----- Given data

## src/rtl/branch_predict_unit_pkg.sv

```systemverilog
// ---------------------------------------------------------------------------
// branch_pkg
//   Shared types and helpers for the branch prediction unit.
//   ctr_t        : 2-bit saturating direction counter
//   CTR_*        : counter encodings (strongly/weakly not-taken/taken)
//   bpu_entry_t  : width-independent part of a table entry (the tag is
//                  stored alongside it because its width depends on the
//                  PC width and the table depth)
//   ctr_next     : saturating counter step
// ---------------------------------------------------------------------------
package branch_pkg;

  typedef logic [1:0] ctr_t;

  localparam ctr_t CTR_SNT = 2'b00;
  localparam ctr_t CTR_WNT = 2'b01;
  localparam ctr_t CTR_WT  = 2'b10;
  localparam ctr_t CTR_ST  = 2'b11;

  typedef struct packed {
    logic        valid;
    logic        is_jump;
    ctr_t        ctr;
    logic [31:0] target;
  } bpu_entry_t;

  localparam bpu_entry_t ENTRY_RESET = '{
    valid:   1'b0,
    is_jump: 1'b0,
    ctr:     CTR_WNT,
    target:  32'h0000_0000
  };

  // Saturating increment on taken, saturating decrement on not taken.
  function automatic ctr_t ctr_next(ctr_t c, logic taken);
    ctr_t n;
    if (taken) begin
      n = (c == CTR_ST) ? CTR_ST : ctr_t'(c + 2'd1);
    end else begin
      n = (c == CTR_SNT) ? CTR_SNT : ctr_t'(c - 2'd1);
    end
    return n;
  endfunction

endpackage

```

## src/rtl/branch_predict_unit_table.sv

```systemverilog
// ---------------------------------------------------------------------------
// bpu_table
//   Direct-mapped branch history / target table.
//   clk, reset    : clock; synchronous active-high clear of every entry
//   rd_idx        : asynchronous read index (fetch lookup)
//   rd_entry      : entry at rd_idx
//   rd_tag        : tag stored at rd_idx
//   wr_en         : write the resolved outcome into wr_idx on the clock edge
//   wr_idx/wr_tag : location and tag of the resolving instruction
//   wr_taken      : resolved direction
//   wr_is_jump    : resolving instruction is an unconditional jump
//   wr_target     : resolved taken target
//   The counter update is a read-modify-write of the entry being written:
//   a tag hit steps the existing counter, a miss re-initialises it.
//   Reads return the pre-write contents (no write-to-read bypass).
// ---------------------------------------------------------------------------
module bpu_table
  import branch_pkg::*;
#(
  parameter int ENTRIES = 16,
  parameter int IDX_W   = 4,
  parameter int TAG_W   = 3
) (
  input  logic             clk,
  input  logic             reset,
  input  logic [IDX_W-1:0] rd_idx,
  output bpu_entry_t       rd_entry,
  output logic [TAG_W-1:0] rd_tag,
  input  logic             wr_en,
  input  logic [IDX_W-1:0] wr_idx,
  input  logic [TAG_W-1:0] wr_tag,
  input  logic             wr_taken,
  input  logic             wr_is_jump,
  input  logic [31:0]      wr_target
);

  bpu_entry_t       entry_q [ENTRIES];
  logic [TAG_W-1:0] tag_q   [ENTRIES];

  bpu_entry_t old_entry;
  logic       wr_hit;
  bpu_entry_t new_entry;

  assign rd_entry = entry_q[rd_idx];
  assign rd_tag   = tag_q[rd_idx];

  always_comb begin
    old_entry         = entry_q[wr_idx];
    wr_hit            = old_entry.valid && (tag_q[wr_idx] == wr_tag);
    new_entry.valid   = 1'b1;
    new_entry.is_jump = wr_is_jump;
    new_entry.target  = wr_target;
    if (wr_hit) begin
      new_entry.ctr = ctr_next(old_entry.ctr, wr_taken);
    end else begin
      new_entry.ctr = wr_taken ? CTR_WT : CTR_WNT;
    end
  end

  // Reset has priority over a same-cycle update.
  always_ff @(posedge clk) begin
    if (reset) begin
      for (int i = 0; i < ENTRIES; i++) begin
        entry_q[i] <= ENTRY_RESET;
        tag_q[i]   <= '0;
      end
    end else if (wr_en) begin
      entry_q[wr_idx] <= new_entry;
      tag_q[wr_idx]   <= wr_tag;
    end
  end

endmodule

```

## src/rtl/branch_predict_unit.sv

```systemverilog
// ---------------------------------------------------------------------------
// branch_predict_unit
//   Fetch-time branch prediction plus EX-stage resolution.
//   clk, reset      : clock; synchronous active-high reset
//   f_pc            : fetch PC
//   f_pred_taken    : prediction for f_pc (combinational)
//   f_pred_target   : predicted next PC (f_pc+4 when not taken)
//   ex_valid        : EX holds a valid instruction
//   ex_pc, ex_imm   : PC and immediate of the EX instruction
//   ex_alu_result   : bit 0 is the branch condition
//   ex_branch       : conditional branch
//   ex_jump         : unconditional PC-relative jump (wins over ex_branch)
//   ex_pred_taken   : prediction carried with the instruction
//   ex_pred_target  : predicted target carried with the instruction
//   ex_pc_four      : ex_pc+4 (link value)
//   ex_pc_imm       : ex_pc+ex_imm
//   redirect        : mispredict, flush younger stages and load redirect_pc
//   redirect_pc     : correct next PC
//   perf_branches   : resolved branch/jump count (saturating)
//   perf_mispred    : redirect count (saturating)
// ---------------------------------------------------------------------------
module branch_predict_unit
  import branch_pkg::*;
#(
  parameter int PC_WIDTH   = 9,
  parameter int ENTRIES    = 16,
  parameter int PREDICT_EN = 1,
  parameter int CNT_WIDTH  = 32
) (
  input  logic                 clk,
  input  logic                 reset,
  input  logic [PC_WIDTH-1:0]  f_pc,
  output logic                 f_pred_taken,
  output logic [31:0]          f_pred_target,
  input  logic                 ex_valid,
  input  logic [PC_WIDTH-1:0]  ex_pc,
  input  logic [31:0]          ex_imm,
  input  logic [31:0]          ex_alu_result,
  input  logic                 ex_branch,
  input  logic                 ex_jump,
  input  logic                 ex_pred_taken,
  input  logic [31:0]          ex_pred_target,
  output logic [31:0]          ex_pc_four,
  output logic [31:0]          ex_pc_imm,
  output logic                 redirect,
  output logic [31:0]          redirect_pc,
  output logic [CNT_WIDTH-1:0] perf_branches,
  output logic [CNT_WIDTH-1:0] perf_mispred
);

  localparam int IDX_W = $clog2(ENTRIES);
  localparam int TAG_W = PC_WIDTH - IDX_W - 2;

  // ---------------- fetch lookup ----------------
  logic [31:0]      f_pc_ext;
  logic [IDX_W-1:0] f_idx;
  logic [TAG_W-1:0] f_tag;
  bpu_entry_t       f_entry;
  logic [TAG_W-1:0] f_entry_tag;
  logic             f_hit;

  assign f_pc_ext = 32'(f_pc);
  assign f_idx    = f_pc[IDX_W+1:2];
  assign f_tag    = f_pc[PC_WIDTH-1:IDX_W+2];
  assign f_hit    = f_entry.valid && (f_entry_tag == f_tag);

  // Jumps are always predicted taken on a hit; branches use the counter MSB.
  assign f_pred_taken  = (PREDICT_EN != 0) && f_hit && (f_entry.is_jump || f_entry.ctr[1]);
  assign f_pred_target = f_pred_taken ? f_entry.target : f_pc_ext + 32'd4;

  // ---------------- EX resolve ----------------
  logic [31:0]      ex_pc_ext;
  logic             act_taken;
  logic             resolve;
  logic             tbl_wr_en;

  assign ex_pc_ext   = 32'(ex_pc);
  assign ex_pc_four  = ex_pc_ext + 32'd4;
  assign ex_pc_imm   = ex_pc_ext + ex_imm;
  assign act_taken   = (ex_branch && ex_alu_result[0]) || ex_jump;
  assign redirect_pc = act_taken ? ex_pc_imm : ex_pc_four;

  // A non-branch that was predicted taken (stale alias) also redirects, to pc+4.
  assign redirect = ex_valid &&
                    ((ex_pred_taken != act_taken) ||
                     (act_taken && (ex_pred_target != ex_pc_imm)));

  assign resolve   = ex_valid && (ex_branch || ex_jump);
  assign tbl_wr_en = resolve && (PREDICT_EN != 0);

  bpu_table #(
    .ENTRIES (ENTRIES),
    .IDX_W   (IDX_W),
    .TAG_W   (TAG_W)
  ) u_table (
    .clk        (clk),
    .reset      (reset),
    .rd_idx     (f_idx),
    .rd_entry   (f_entry),
    .rd_tag     (f_entry_tag),
    .wr_en      (tbl_wr_en),
    .wr_idx     (ex_pc[IDX_W+1:2]),
    .wr_tag     (ex_pc[PC_WIDTH-1:IDX_W+2]),
    .wr_taken   (act_taken),
    .wr_is_jump (ex_jump),
    .wr_target  (ex_pc_imm)
  );

  // ---------------- performance counters ----------------
  always_ff @(posedge clk) begin
    if (reset) begin
      perf_branches <= '0;
      perf_mispred  <= '0;
    end else begin
      if (resolve && (perf_branches != '1)) begin
        perf_branches <= perf_branches + CNT_WIDTH'(1);
      end
      if (redirect && (perf_mispred != '1)) begin
        perf_mispred <= perf_mispred + CNT_WIDTH'(1);
      end
    end
  end

  // Only the condition bit of the ALU result and the counter MSB matter here.
  logic unused_bits;
  assign unused_bits = ^{ex_alu_result[31:1], f_entry.ctr[0]};

endmodule

```

## config.mk

```make
export PLATFORM = sky130hd
export DESIGN_NAME = branch_predict_unit
export DESIGN_NICKNAME = d
export VERILOG_FILES = /design/src/rtl/branch_predict_unit_pkg.sv /design/src/rtl/branch_predict_unit_table.sv /design/src/rtl/branch_predict_unit.sv
export SDC_FILE = /design/constraint.sdc
export NUM_CORES = 1
export LEC_CHECK = 0
export CAP_MARGIN = 20
export CORE_ASPECT_RATIO = 1.75
export CORE_MARGIN = 3
export CORE_UTILIZATION = 25
export CTS_BUF_LIST = sky130_fd_sc_hd__clkbuf_16
export CTS_CLUSTER_DIAMETER = 200
export CTS_CLUSTER_SIZE = 16
export DETAILED_ROUTE_END_ITERATION = 12
export PLACE_DENSITY_LB_ADDON = 0.12
export SETUP_SLACK_MARGIN = 0.02
export SLEW_MARGIN = 5
export SYNTH_ARGS = -nofsm -noshare
export SYNTH_HDL_FRONTEND = slang
export SYNTH_SLANG_ARGS = --single-unit
```

## constraint.sdc

```tcl
create_clock -name clk -period 11.6 [get_ports clk]
set_input_delay 1.16 -clock clk [delete_from_list [all_inputs] [get_ports clk]]
set_output_delay 1.16 -clock clk [all_outputs]
set_load 0.05 [all_outputs]
```

==> flow_summary.ini, run 1 <==
[cts]
clk_latency_ns = 0.63
cts_tree = done
h-tree-depth = 2
ctsLongestPathBuffers = 3
path_clk_slew_ns = 0.08
cts_hold_buffers = 0
post_cts_resize_count = 0
cts.sink_count = 688
postCtsSetupBuffers = 0
clockRootBuffer = clkbuf_16
cts-buffers-inserted = 48

[floorplanning]
pin_count = 314
initial_utilization_pct = 25.2
die_w_um = 281
coreArea_um2 = 131000
rows = 176
die_h_um = 487
fp.dieArea_um2 = 137000

[global_route]
grt_pass1_vias = 23700
antenna_found_initial = 10
grtUsageTotal_pct = 18.3
grt_pass1_wl_um = 178000
grt_max_degree = 65
overflow = 0

[place]
port_buffers = 260
gp_congestion = 0.863
dp.final_hpwl_um = 80600
dp_cells = 4379
dpl_cell_area_um2 = 37900

[pwr]
ir_drop_mv = 0.0925
power_density_nw_per_um2 = 136
power_mw = 5.34
p_leak_nw = 13.5

[timing]
fmax_mhz = 123
hold_viol = 0
holdWs_ns = 0.475
finalMaxSlewViolations = 0
fin_crit_sh_pct = 70.1
finClkSkew_ns = 0.0183
finalCriticalPeriod_ns = 8.14
tightest_slew_ns = 1.06
tns_ns = 0
setup_viol = 0
rsz0062_at_grt = no
maxSlewHeadroom_pct = 29.4

[layout]
fin_cells = 4462
drive_above_1_share_pct = 15.9
final_nets = 2878
layout_commonest_cell = edfxtp_1
layout-area-overhead-vs-synth_pct = 18.6
stdcell_area_um2 = 39300
layout_common_cells = edfxtp_1, nor2_1, clkdlybuf4s50_1

[synthesis]
ys.warnings.count = 0
synth_seq_cells = 688
async_flop_share_pct = 0
syn_inst = 2553
synthFlopType = edfxtp_1
yosysUniqueCellTypes = 73
synth_edf_count = 608
synth-seq-area-share_pct = 60.0
syn_area_per_cell_um2 = 13.0
synth_area_um2 = 33100

[drt]
vias = 22300
ant_nets = 0
wl_um = 126000
drt_first_pass_iters = 7
via_per_inst = 5.00
route.detailed.drc = 0
drt_iter0_markers = 1624
wire_per_inst_um = 28.2

[worst_setup_path]
rrSetupSlack_ns = 7.85
path_common_cell = clkdlybuf4s50_1
critPathKind = input port to primary output
worstSetupStartpointType = input port
cp.arrival_ns = 6.98
path_cells = clkdlybuf4s50_1, ha_1, and3_1, nand2_1, o21a_1, nor4b_1, xor2_1, a2111oi_0, o2111ai_1, and4b_1, buf_4, nor2_1, clkdlybuf4s50_1
required_ns = 10.44
path_max_fanout = 55
critPathSlowestCell = clkdlybuf4s50_1
slowest_delay_ns = 0.86
end_kind = primary output

[run_status]
status = completed

[job]
drv_cap = 0

[worst_hold_path]
hold_class = register to register
[power breakdown]
group	total (mW)	leakage (nW)	switching, mW	internal, mW
combinational	0.854	6.24	0.561	0.293
sequential	2.85	6.45	0.0358	2.81
clock	1.64	0.753	0.880	0.759
total	5.34	13.5	1.48	3.86
[per-stage QoR]
stage               util [%]  setup WS, ns
finish                  29.9          3.46
detailed placement      28.8          3.25
floorplan                  -          5.56
global placement        28.8          3.30
global route            29.9          2.90
CTS                     29.8          3.23
[state kept, by name, indices dropped and copies added, names as in the netlist]
signal / cells
perf_mispred: 32
u_table.entry_q: 576
u_table.tag_q: 48
perf_branches: 32
[kinds of logic (layout without fill, tap and decap cells)]
logic type | count (synthesis) | after routing | share of synthesized area [%]
simple gates | 1044 | 1044 | 14.7
flops | 688 | 688 | 60.0
xor+xnor | 98 | 98 | 2.70
compound gates | 190 | 190 | 3.67
other cells | 1 | 25 | 0.0113
buf+inv | 296 | 490 | 3.74
mux | 219 | 219 | 14.5
fa+ha+maj | 17 | 17 | 0.665
[cell type report]
cell class | instances | area, um2
multi-input cells | 1590 | 12400
inverters | 65 | 244
flip-flops and latches | 688 | 19900
repair buffers | 348 | 3290
clock buffers | 49 | 1230
well taps | 1691 | 2120
diodes | 3 | 7.51
clock inverters | 28 | 105
fillers | 13200 | 92200
[synth_stat cells (3+ instances only)]
| library cell | n | area [um2] |
|---|---|---|
| and4_1 | 5 | 43.8 |
| nand3_1 | 37 | 185 |
| or3_1 | 13 | 81.3 |
| ha_1 | 16 | 200 |
| buf_1 | 18 | 67.6 |
| o21ai_1 | 3 | 15.0 |
| and2_1 | 16 | 100 |
| mux2i_1 | 3 | 30.0 |
| nor2_1 | 603 | 2260 |
| nor4_1 | 8 | 50.1 |
| or2_2 | 6 | 37.5 |
| inv_1 | 65 | 244 |
| nor4b_1 | 3 | 26.3 |
| nand4_1 | 46 | 288 |
| o21a_1 | 6 | 45.0 |
| a211oi_1 | 5 | 37.5 |
| o21ai_0 | 59 | 295 |
| or4_1 | 23 | 173 |
| o211ai_1 | 12 | 90.1 |
| mux4_2 | 207 | 4660 |
| nand2_1 | 73 | 274 |
| a31oi_1 | 4 | 25.0 |
| dfxtp_1 | 80 | 1600 |
| nand4b_1 | 3 | 26.3 |
| buf_2 | 7 | 35.0 |
| edfxtp_1 | 608 | 18300 |
| and3_1 | 106 | 663 |
| mux2_4 | 4 | 60.1 |
| clkbuf_1 | 176 | 661 |
| a21oi_1 | 51 | 255 |
| xor2_1 | 50 | 438 |
| xnor2_1 | 45 | 394 |
| nor2b_1 | 52 | 325 |
| a2111oi_0 | 3 | 26.3 |
| o31ai_1 | 18 | 135 |
| o22ai_1 | 3 | 18.8 |
| buf_4 | 27 | 203 |
| o2111ai_1 | 5 | 43.8 |
| nor3_1 | 16 | 80.1 |
| nand2b_1 | 22 | 138 |
| mux2_2 | 5 | 56.3 |
[routing by layer]
metal	up-vias	track usage (%)	wire (um)
li1	9689	-	-
met1	11800	20.9	47900
met2	686	34.5	68000
met3	147	2.99	6150
met4	2	5.39	3860
met5	-	0	13
[critical path: cells and delay by family]
kind	cells	cell delay (ns)
AOI/OAI and AO/OA	3	1.31
xor gates and xnor gates	1	0.22
adders and majority gates	1	0.71
buffers and inverters	3	2.03
and+or+nand+nor	5	1.51
[final timing paths]
check,cells after the start,endpoint,startpoint
worst max-delay path,13,redirect,ex_pc[7]
worst min-delay path,2,u_table.entry_q[4][35]$_SDFFE_PP1P_,u_table.entry_q[4][35]$_SDFFE_PP1P_
worst max register to register,10,perf_mispred[5]$_SDFFE_PP0P_,perf_mispred[4]$_SDFFE_PP0P_
worst min register to register,2,u_table.entry_q[4][35]$_SDFFE_PP1P_,u_table.entry_q[4][35]$_SDFFE_PP1P_
Power figures use the tool's default switching activity.
==> inputs of run 2 (changes only) <==
- clock period: 11.6 -> 7.3 ns (I/O delays scaled with it)
==> flow_summary.ini, run 2 (same netlist as run 1, synthesis figures left out) <==
[place]
gp_congestion = 0.874
dp.final_hpwl_um = 83200
port_buffers = 260

[floorplanning]
rows = 176
fp.dieArea_um2 = 137000
die_w_um = 281
die_h_um = 487
pin_count = 314
coreArea_um2 = 131000
initial_utilization_pct = 25.2

[drt]
wire_per_inst_um = 28.4
drt_first_pass_iters = 5
wl_um = 127000
route.detailed.drc = 0
vias = 22200
drt_iter0_markers = 1750
ant_nets = 0
via_per_inst = 4.95

[global_route]
grt_pass1_vias = 23500
grt_pass1_wl_um = 178000
grt_max_degree = 104
antenna_found_initial = 9
overflow = 0
grtUsageTotal_pct = 18.4

[timing]
setup_viol = 0
finalMaxSlewViolations = 0
finClkSkew_ns = 0.0156
tightest_slew_ns = 1.07
finalCriticalPeriod_ns = 6.08
fin_crit_sh_pct = 83.3
hold_viol = 0
fmax_mhz = 164
rsz0062_at_grt = no
maxSlewHeadroom_pct = 28.8
tns_ns = 0
holdWs_ns = 0.482

[cts]
cts-buffers-inserted = 48
clk_latency_ns = 0.64
postCtsSetupBuffers = 0
cts.sink_count = 688
post_cts_resize_count = 0
cts_tree = done
ctsLongestPathBuffers = 3
cts_hold_buffers = 0
path_clk_slew_ns = 0.08
h-tree-depth = 2
clockRootBuffer = clkbuf_16

[run_status]
status = completed

[worst_setup_path]
end_kind = primary output
path_max_fanout = 7
critPathKind = input port to primary output
required_ns = 6.57
cp.arrival_ns = 5.35
worstSetupStartpointType = input port
rrSetupSlack_ns = 3.56

[layout]
drive_above_1_share_pct = 16.3
final_nets = 2892
layout-area-overhead-vs-synth_pct = 19.1
fill_cells = 13200
top_register = u_table.entry_q
layout_common_cells = edfxtp_1, nor2_1, clkdlybuf4s50_1
top_regs = u_table.entry_q (576), u_table.tag_q (48)
largest_reg_flops = 576
layout_commonest_cell = edfxtp_1

[pwr]
p_leak_nw = 13.5
power_density_nw_per_um2 = 216
ir_drop_mv = 0.168

[worst_hold_path]
hold_class = register to register

[job]
drv_cap = 0
run 2: cell types whose count changed in the layout (fill, tap and decap cells not counted), sizes merged:
| cell | delta |
|---|---|
| diode | -1 |
| clkbuf | -1 |
| clkdlybuf4s50 | -1 |
| buf | +15 |
| clkinv | +3 |
| inv | +2 |
run 2: area by class of cell:
cell class              count  area (um2)  area share, %
diodes                      2        5.00         0.0127
clock buffers              48        1200           3.05
clock inverters            33         161          0.409
inverters                  65         244          0.619
multi-input cells        1590       12400           31.5
flip-flops and latches    688       19900           50.4
well taps                1691        2120           5.37
repair buffers            362        3420           8.68
run 2: critical path: stages:
cell,delay [ns]
clkdlybuf4s50_1,0.45
ha_1,0.26
fa_1,0.46
a211oi_2,0.43
o21a_1,0.56
a2bb2oi_1,0.69
xor2_2,0.22
xor2_1,0.21
nand4_1,0.14
nor4_1,0.49
and4b_1,0.39
nor2_1,0.07
buf_4,0.23
run 2: metal layers:
layer  global-route usage [%]  part of all wire, %  vias to the layer above
met2                     35.9                   55                      748
met4                     5.26                  2.9                        4
met3                     3.17                  5.6                      157
met1                     20.1                   36                    11500
li1                         -                    -                     9723
met5                        0                0.021                        -
run 2: power breakdown:
group / internal [mW] / leakage (nW) / switching, mW
Combinational: 0.474 / 6.32 / 0.900
Clock: 1.20 / 0.772 / 1.42
Sequential: 4.47 / 6.45 / 0.0568
Total: 6.14 / 13.5 / 2.38
run 2: path summary, 6_finish.rpt:
| path | from | end | cells after the start |
|---|---|---|---|
| worst min register to register | u_table.entry_q[6][35]$_SDFFE_PP1P_ | u_table.entry_q[6][35]$_SDFFE_PP1P_ | 2 |
| worst max-delay path | ex_pc[0] | redirect | 13 |
| worst min-delay path | u_table.entry_q[6][35]$_SDFFE_PP1P_ | u_table.entry_q[6][35]$_SDFFE_PP1P_ | 2 |
| worst max register to register | perf_mispred[3]$_SDFFE_PP0P_ | perf_mispred[5]$_SDFFE_PP0P_ | 10 |
run 2: stage by stage:
stage          utilization [%]  setup WS [ns]  power (mW)  cell area, um2  cells
5_1_grt                   30.0          0.887        8.83           39400   4478
3_3_place_gp              28.9           1.04        5.99           38000   4395
4_1_cts                   30.0           1.14        8.65           39400   4477
6_report                  30.0           1.22        8.52           39400   4479
2_1_floorplan                -           2.12        5.41           33200   2574
3_5_place_dp              28.9           1.10        6.02           38100   4396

----------

Exercise
Your answer should consist only of the lines above between the line holding "[kinds of logic" and the line holding "608 | 18300 |", inclusive, each transcribed exactly.

Task output
[kinds of logic (layout without fill, tap and decap cells)]
logic type | count (synthesis) | after routing | share of synthesized area [%]
simple gates | 1044 | 1044 | 14.7
flops | 688 | 688 | 60.0
xor+xnor | 98 | 98 | 2.70
compound gates | 190 | 190 | 3.67
other cells | 1 | 25 | 0.0113
buf+inv | 296 | 490 | 3.74
mux | 219 | 219 | 14.5
fa+ha+maj | 17 | 17 | 0.665
[cell type report]
cell class | instances | area, um2
multi-input cells | 1590 | 12400
inverters | 65 | 244
flip-flops and latches | 688 | 19900
repair buffers | 348 | 3290
clock buffers | 49 | 1230
well taps | 1691 | 2120
diodes | 3 | 7.51
clock inverters | 28 | 105
fillers | 13200 | 92200
[synth_stat cells (3+ instances only)]
| library cell | n | area [um2] |
|---|---|---|
| and4_1 | 5 | 43.8 |
| nand3_1 | 37 | 185 |
| or3_1 | 13 | 81.3 |
| ha_1 | 16 | 200 |
| buf_1 | 18 | 67.6 |
| o21ai_1 | 3 | 15.0 |
| and2_1 | 16 | 100 |
| mux2i_1 | 3 | 30.0 |
| nor2_1 | 603 | 2260 |
| nor4_1 | 8 | 50.1 |
| or2_2 | 6 | 37.5 |
| inv_1 | 65 | 244 |
| nor4b_1 | 3 | 26.3 |
| nand4_1 | 46 | 288 |
| o21a_1 | 6 | 45.0 |
| a211oi_1 | 5 | 37.5 |
| o21ai_0 | 59 | 295 |
| or4_1 | 23 | 173 |
| o211ai_1 | 12 | 90.1 |
| mux4_2 | 207 | 4660 |
| nand2_1 | 73 | 274 |
| a31oi_1 | 4 | 25.0 |
| dfxtp_1 | 80 | 1600 |
| nand4b_1 | 3 | 26.3 |
| buf_2 | 7 | 35.0 |
| edfxtp_1 | 608 | 18300 |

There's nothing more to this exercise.